Saved data entries:
==================================================

**src/rtl/core/dpid_pkg.sv**
```systemverilog
// ----------------------------------------------------------------------------
// dpid_pkg
// Shared widths, codes and payload types of the drive-distance PID block.
// ----------------------------------------------------------------------------
package dpid_pkg;

  localparam int POSITION_BITS = 32;
  localparam int INTEGRAL_BITS = 48;

  localparam int GAIN_W      = 24;
  localparam int CFG_DATA_W  = 24;
  localparam int CFG_INDEX_W = 3;
  localparam int BAND_W      = 16;
  localparam int TICK_W      = 10;
  localparam int LIMIT_W     = 15;
  localparam int DRIVE_W     = 16;
  localparam int STATUS_W    = 2;
  localparam int GAIN_SHIFT  = 12;

  localparam int SCALE_W     = 18;
  localparam logic signed [SCALE_W-1:0] DIST_SCALE = 18'sd117342;
  localparam int ROUND_SHIFT = 16;
  localparam int TPROD_W     = GAIN_W + SCALE_W;
  localparam int TARGET_W    = TPROD_W - ROUND_SHIFT;
  localparam logic signed [TPROD_W-1:0] ROUND_HALF = TPROD_W'(32768);

  localparam int DIFF_W    = POSITION_BITS + 1;
  localparam int LR_W      = POSITION_BITS + 2;
  localparam int AVG_W     = POSITION_BITS + 1;
  localparam int ERR_RAW_W = ((AVG_W > TARGET_W) ? AVG_W : TARGET_W) + 1;
  localparam int DERIV_W   = POSITION_BITS + 1;
  localparam int SUM_RAW_W = ((INTEGRAL_BITS > POSITION_BITS) ? INTEGRAL_BITS
                                                              : POSITION_BITS) + 1;
  localparam int I_LO_W    = INTEGRAL_BITS / 2;
  localparam int I_HI_W    = INTEGRAL_BITS - I_LO_W;

  localparam int PP_W    = GAIN_W + POSITION_BITS;
  localparam int PILO_W  = GAIN_W + I_LO_W + 1;
  localparam int PIHI_W  = GAIN_W + I_HI_W;
  localparam int PD_W    = GAIN_W + DERIV_W;
  localparam int ACC_W   = GAIN_W + INTEGRAL_BITS + 2;
  localparam int QUO_W   = ACC_W - GAIN_SHIFT;

  localparam int S_DATA_W   = ((2 * POSITION_BITS + 7) / 8) * 8;
  localparam int DRIVE_LSB  = 0;
  localparam int STATUS_LSB = DRIVE_W;
  localparam int ERROR_LSB  = DRIVE_W + STATUS_W;
  localparam int OUT_BITS   = ERROR_LSB + POSITION_BITS;
  localparam int M_DATA_W   = ((OUT_BITS + 7) / 8) * 8;

  localparam logic [POSITION_BITS-1:0] POS_MAX = {1'b0, {(POSITION_BITS-1){1'b1}}};
  localparam logic [POSITION_BITS-1:0] POS_MIN = {1'b1, {(POSITION_BITS-1){1'b0}}};
  localparam logic [INTEGRAL_BITS-1:0] INT_MAX = {1'b0, {(INTEGRAL_BITS-1){1'b1}}};
  localparam logic [INTEGRAL_BITS-1:0] INT_MIN = {1'b1, {(INTEGRAL_BITS-1){1'b0}}};
  localparam logic [TICK_W-1:0]        TICK_MAX = {TICK_W{1'b1}};

  localparam logic ACT_START = 1'b0;
  localparam logic ACT_TICK  = 1'b1;

  typedef enum logic [STATUS_W-1:0] {
    ST_RUNNING = 2'd0,
    ST_SETTLED = 2'd1,
    ST_TIMEOUT = 2'd2,
    ST_IDLE    = 2'd3
  } status_t;

  typedef enum logic [CFG_INDEX_W-1:0] {
    REG_TARGET = 3'd0,
    REG_P_GAIN = 3'd1,
    REG_I_GAIN = 3'd2,
    REG_D_GAIN = 3'd3,
    REG_BAND   = 3'd4,
    REG_MAX    = 3'd5,
    REG_LIMIT  = 3'd6
  } cfg_index_t;

  typedef struct packed {
    logic signed [GAIN_W-1:0] p_gain;
    logic signed [GAIN_W-1:0] i_gain;
    logic signed [GAIN_W-1:0] d_gain;
    logic [LIMIT_W-1:0]       output_limit;
  } gain_set_t;

  typedef struct packed {
    logic signed [TARGET_W-1:0] target;
    logic [BAND_W-1:0]          settle_band;
    logic [TICK_W-1:0]          max_ticks;
  } move_set_t;

  typedef struct packed {
    logic signed [POSITION_BITS-1:0] err;
    logic signed [INTEGRAL_BITS-1:0] err_sum;
    logic signed [DERIV_W-1:0]       deriv;
    status_t                         status;
    logic                            hold;
  } track_t;

endpackage

```
**src/rtl/core/dpid_track.sv**
```systemverilog
// ----------------------------------------------------------------------------
// dpid_track
// Input register and move tracking: error, integral, derivative and status.
// ----------------------------------------------------------------------------
module dpid_track (
  input  logic                                      clk,
  input  logic                                      rst,
  input  dpid_pkg::move_set_t                       move,
  input  logic                                      in_valid,
  output logic                                      in_ready,
  input  logic                                      in_action,
  input  logic signed [dpid_pkg::POSITION_BITS-1:0] in_left,
  input  logic signed [dpid_pkg::POSITION_BITS-1:0] in_right,
  output logic                                      out_valid,
  input  logic                                      out_ready,
  output dpid_pkg::track_t                          out_track
);
  import dpid_pkg::*;

  logic                             v1;
  logic                             action;
  logic signed [POSITION_BITS-1:0]  left;
  logic signed [POSITION_BITS-1:0]  right;
  logic signed [POSITION_BITS-1:0]  left_origin;
  logic signed [POSITION_BITS-1:0]  right_origin;
  logic signed [INTEGRAL_BITS-1:0]  error_sum;
  logic signed [POSITION_BITS-1:0]  last_error;
  logic [TICK_W-1:0]                tick_count;
  status_t                          run_status;
  logic                             v2;
  track_t                           track;

  logic                             adv2;
  logic                             take;
  logic signed [DIFF_W-1:0]         dl;
  logic signed [DIFF_W-1:0]         dr;
  logic signed [LR_W-1:0]           lr_sum;
  logic signed [AVG_W-1:0]          avg;
  logic signed [ERR_RAW_W-1:0]      err_raw;
  logic [ERR_RAW_W-POSITION_BITS:0] err_top;
  logic signed [POSITION_BITS-1:0]  err_sat;
  logic signed [SUM_RAW_W-1:0]      sum_raw;
  logic [SUM_RAW_W-INTEGRAL_BITS:0] sum_top;
  logic signed [INTEGRAL_BITS-1:0]  sum_sat;
  logic [POSITION_BITS:0]           err_abs;
  logic [TICK_W-1:0]                tick_count_next;
  logic                             settled;
  logic                             timed_out;
  track_t                           track_next;

  assign adv2     = !v2 || out_ready;
  assign take     = v1 && adv2;
  assign in_ready = !v1 || adv2;

  always_ff @(posedge clk) begin
    if (rst) begin
      v1 <= 1'b0;
    end else if (in_ready) begin
      v1 <= in_valid;
    end
  end

  always_ff @(posedge clk) begin
    if (in_ready && in_valid) begin
      action <= in_action;
      left   <= in_left;
      right  <= in_right;
    end
  end

  // Average travel of both wheels, floored, against the target.
  assign dl      = DIFF_W'(left) - DIFF_W'(left_origin);
  assign dr      = DIFF_W'(right) - DIFF_W'(right_origin);
  assign lr_sum  = LR_W'(dl) + LR_W'(dr);
  assign avg     = lr_sum[LR_W-1:1];
  assign err_raw = ERR_RAW_W'(move.target) - ERR_RAW_W'(avg);
  assign err_top = err_raw[ERR_RAW_W-1:POSITION_BITS-1];
  assign err_sat = ((&err_top) || !(|err_top)) ? err_raw[POSITION_BITS-1:0]
                 : (err_raw[ERR_RAW_W-1] ? POS_MIN : POS_MAX);

  assign sum_raw = SUM_RAW_W'(error_sum) + SUM_RAW_W'(err_sat);
  assign sum_top = sum_raw[SUM_RAW_W-1:INTEGRAL_BITS-1];
  assign sum_sat = ((&sum_top) || !(|sum_top)) ? sum_raw[INTEGRAL_BITS-1:0]
                 : (sum_raw[SUM_RAW_W-1] ? INT_MIN : INT_MAX);

  assign err_abs = err_sat[POSITION_BITS-1]
                 ? (POSITION_BITS+1)'(0) - {err_sat[POSITION_BITS-1], err_sat}
                 : {1'b0, err_sat};
  assign tick_count_next = (tick_count == TICK_MAX) ? tick_count
                         : tick_count + TICK_W'(1);
  assign settled   = err_abs < (POSITION_BITS+1)'(move.settle_band);
  assign timed_out = tick_count_next >= move.max_ticks;

  always_comb begin
    track_next = '0;
    if (action == ACT_START) begin
      track_next.status = ST_RUNNING;
      track_next.hold   = 1'b1;
    end else if (run_status != ST_RUNNING) begin
      track_next.err    = last_error;
      track_next.status = run_status;
      track_next.hold   = 1'b1;
    end else begin
      track_next.err     = err_sat;
      track_next.err_sum = sum_sat;
      track_next.deriv   = DERIV_W'(err_sat) - DERIV_W'(last_error);
      track_next.hold    = settled;
      if (settled) begin
        track_next.status = ST_SETTLED;
      end else if (timed_out) begin
        track_next.status = ST_TIMEOUT;
      end else begin
        track_next.status = ST_RUNNING;
      end
    end
  end

  always_ff @(posedge clk) begin
    if (rst) begin
      left_origin  <= '0;
      right_origin <= '0;
      error_sum    <= '0;
      last_error   <= '0;
      tick_count   <= '0;
      run_status   <= ST_IDLE;
    end else if (take) begin
      if (action == ACT_START) begin
        left_origin  <= left;
        right_origin <= right;
        error_sum    <= '0;
        last_error   <= '0;
        tick_count   <= '0;
        run_status   <= ST_RUNNING;
      end else if (run_status == ST_RUNNING) begin
        error_sum  <= sum_sat;
        last_error <= err_sat;
        tick_count <= tick_count_next;
        run_status <= track_next.status;
      end
    end
  end

  always_ff @(posedge clk) begin
    if (rst) begin
      v2 <= 1'b0;
    end else if (adv2) begin
      v2 <= v1;
    end
  end

  always_ff @(posedge clk) begin
    if (take) begin
      track <= track_next;
    end
  end

  assign out_valid = v2;
  assign out_track = track;

endmodule

```
**config.mk**
```make
export PLATFORM = sky130hd
export DESIGN_NAME = dpid_track
export DESIGN_NICKNAME = d
export VERILOG_FILES = /design/src/rtl/core/dpid_pkg.sv /design/src/rtl/core/dpid_track.sv
export SDC_FILE = /design/constraint.sdc
export NUM_CORES = 1
export LEC_CHECK = 0
export BUFFER_PORTS_ARGS = -buffer_cell sky130_fd_sc_hd__buf_2
export CORE_MARGIN = 5
export CORE_UTILIZATION = 40
export CTS_CLUSTER_SIZE = 12
export DETAILED_ROUTE_END_ITERATION = 12
export HOLD_SLACK_MARGIN = 0.15
export MAX_ROUTING_LAYER = met4
export PLACE_DENSITY = 0.7
export SLEW_MARGIN = 20
export SYNTH_ARGS = -nofsm -noshare
export SYNTH_HDL_FRONTEND = slang
export SYNTH_SLANG_ARGS = --single-unit
```
**constraint.sdc**
```tcl
create_clock -name clk -period 16.4 [get_ports clk]
set_input_delay 2.46 -clock clk [delete_from_list [all_inputs] [get_ports clk]]
set_output_delay 2.46 -clock clk [all_outputs]
set_load 0.01 [all_outputs]
```
==> results.yml <==
run_status:
  outcome: "finished clean"
die:
  die_y_um: 254
  initial_utilization: 0.404
  floorplan.die_area_um2: 64600
  die_w_um: 254
  rows: 89
  core_area_um2: 59000
  io_pins: 239
layout:
  drive_above_1_share: 0.136
  area_growth_syn_to_layout_pct: 13.4
  ff_latch_area_um2: 8600
  fin_nets: 3248
  multi_input_area_um2: 13900
  final_cells: 3707
  final_util: 0.458
  finish.instance_area_um2: 27000
  fillers: 5793
cts:
  post_cts_resized: 0
  cts-htree-levels: 2
  clk_pin_slew_ns: 0.07
  worst_skew_pair.late_latency_ns: 0.58
  clk_path_buf_depth: 3
  cts_hold_buf: 0
  clockRootBuffer: "clkbuf_16"
  cts_tree: "yes"
  cts_buffers: 39
  cts_setup_buffers: 0
  clock-sinks: 339
place:
  dp_cells: 3633
  place_hpwl_um: 48900
  gp_congestion: 0.972
  dpl_cell_area_um2: 25700
  portBuffers: 238
synth:
  syn_inst: 2714
  yosysUniqueCellTypes: 116
  seq_area_frac_synth: 0.361
  synth.net_count: 3061
  ys_ff_latch: 339
  synth_top_cells_by_count: "nand2_1, nor2_1, a21oi_1"
  async_flop_share: 0
  synth_area_leaders: "edfxtp_1, dfxtp_1, ha_1"
  yosys_warnings: 0
  syn_area_um2: 23800
  synthFlopType: "edfxtp_1"
  avgSynthCellArea_um2: 8.78
  synth_enable_flop_cells: 181
  synth.most_common_cell: "nand2_1"
  synth_area_leader_cell: "edfxtp_1"
  yosys.area.top_type_share: 0.228
sta:
  relSlewSlack: 0.321
  max_freq_mhz: 77.5
  setup-violations-final: 0
  worstMarginPinSlew_ns: 1.02
  fin_crit_sh: 0.787
  slew_violations: 0
  layout_min_cycle_time_ns: 12.91
  rsz0062_at_grt: "no"
  skew_ns: 0.0442
  fin_setup_tns_ns: 0
  finalHoldViolCount: 0
worst_setup_path:
  crit_fanout: 60
  cp_slowest_cell: "o41ai_1"
  slowest_delay_ns: 0.57
  crit_type: "reg -> reg"
  cp-end-kind: "flop"
  cpMostUsedCell: "a21oi_1"
  worstPathRequired_ns: 16.85
  arrival_ns: 13.36
  worstSetupStartpointType: "flop"
routing:
  vias: 20100
  dr.pass1.iters: 5
  wl_per_cell_um: 17.6
  antenna_left: 0
  wl_met1_um: 29100
  route.met2.wl_um: 30300
  met3_length_um: 4450
  highest_layer: "met4"
  via_per_inst: 5.43
  drcViolationCount: 0
  drt-total-wl_um: 65200
  drtIter0Drc: 1551
run:
  drv_cap: 0
global_route:
  grt_usage: 0.203
  grt_overflow_total: 0
  grt_pass1_wl_um: 104000
  grt_max_degree: 69
  antenna_found_initial: 2
  grt_pass1_vias: 19200
worst_hold_path:
  hold_class: "reg -> reg"
## final timing paths
check / startpoint / to / slack (ns) / cells after the start
worst min-delay path: left_origin[31] / left_origin[31] / 0.45 / 2
worst max-delay path: left[0] / run_status[1] / 3.49 / 49
worst max register to register: left[0] / run_status[1] / 3.49 / 49
worst min register to register: left_origin[31] / left_origin[31] / 0.45 / 2
## area by class of cell
cell class | instances | area share
antenna | 2 | 0.000185
tap | 773 | 0.0358
clock inverter | 20 | 0.00982
timing repair buffer | 262 | 0.0508
clock buffer | 52 | 0.0387
inverter | 218 | 0.0305
multi-input combinational | 2041 | 0.516
sequential | 339 | 0.318
## worst max-delay path: cells and delay by family (launching register included)
| kind | cells | cell delay, ns |
|---|---|---|
| AO/OA/AOI/OAI | 25 | 5.95 |
| AND/OR/NAND/NOR | 14 | 3.32 |
| adder cells (fa/ha/maj) | 6 | 2.20 |
| buffers and inverters | 3 | 0.66 |
| flip-flops | 1 | 0.43 |
| XOR/XNOR | 1 | 0.16 |
## cell families after synthesis
| group | synth area share |
|---|---|
| AND/OR/NAND/NOR | 0.183 |
| AO/OA/AOI/OAI | 0.207 |
| flip-flops | 0.361 |
| buffers and inverters | 0.0553 |
| adder cells (fa/ha/maj) | 0.143 |
| XOR/XNOR | 0.0448 |
| multiplexers | 0.00541 |
## metrics by stage
stage,setup slack [ns],hold WS [ns]
after global routing,2.53,0.475
after CTS,3.53,0.454
after detailed placement,3.60,0.447
after global placement,3.81,0.440
final,3.49,0.454
after floorplan,5.68,0.431
## sequential cells by signal, summed over array words and instances, names as in the netlist
signal,count
action,1
out_valid,1
left_origin,32
right,32
run_status,2
out_track,116
tick_count,10
v1,1
error_sum,48
left,32
right_origin,32
last_error,32
## per-layer routing
metal / vias to the layer above / GRT usage
met3: 91 / 0.0341
met2: 644 / 0.325
li1: 9990 / -
met1: 9418 / 0.273
met4: 0 / 0.0433
met5: - / -
## cells in the final DEF (no fill, tap or decap), drive strengths merged, types with 18 or more instances in the layout
cell type	n
a22oi	47
buf	262
o211ai	18
o21a	36
nand2	308
clkbuf	52
nand4	20
edfxtp	181
a22o	28
nand3	58
nand2b	39
a21oi	236
or3	19
inv	221
a31oi	19
xnor2	68
ha	158
fa	68
xor2	54
nor3	59
nor2b	26
o21ai	157
a211oi	19
and3	30
nor2	286
and2	21
a21o	60
dfxtp	158
Power is left out: the tool's default activity adds up to more than one toggle a clock period on the data nets, which glitch-free logic cannot reach.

==================================================

Work to complete: Look over the entries for "adder", then copy every line that includes that string.

Solution to this exercise:
| adder cells (fa/ha/maj) | 6 | 2.20 |
| adder cells (fa/ha/maj) | 0.143 |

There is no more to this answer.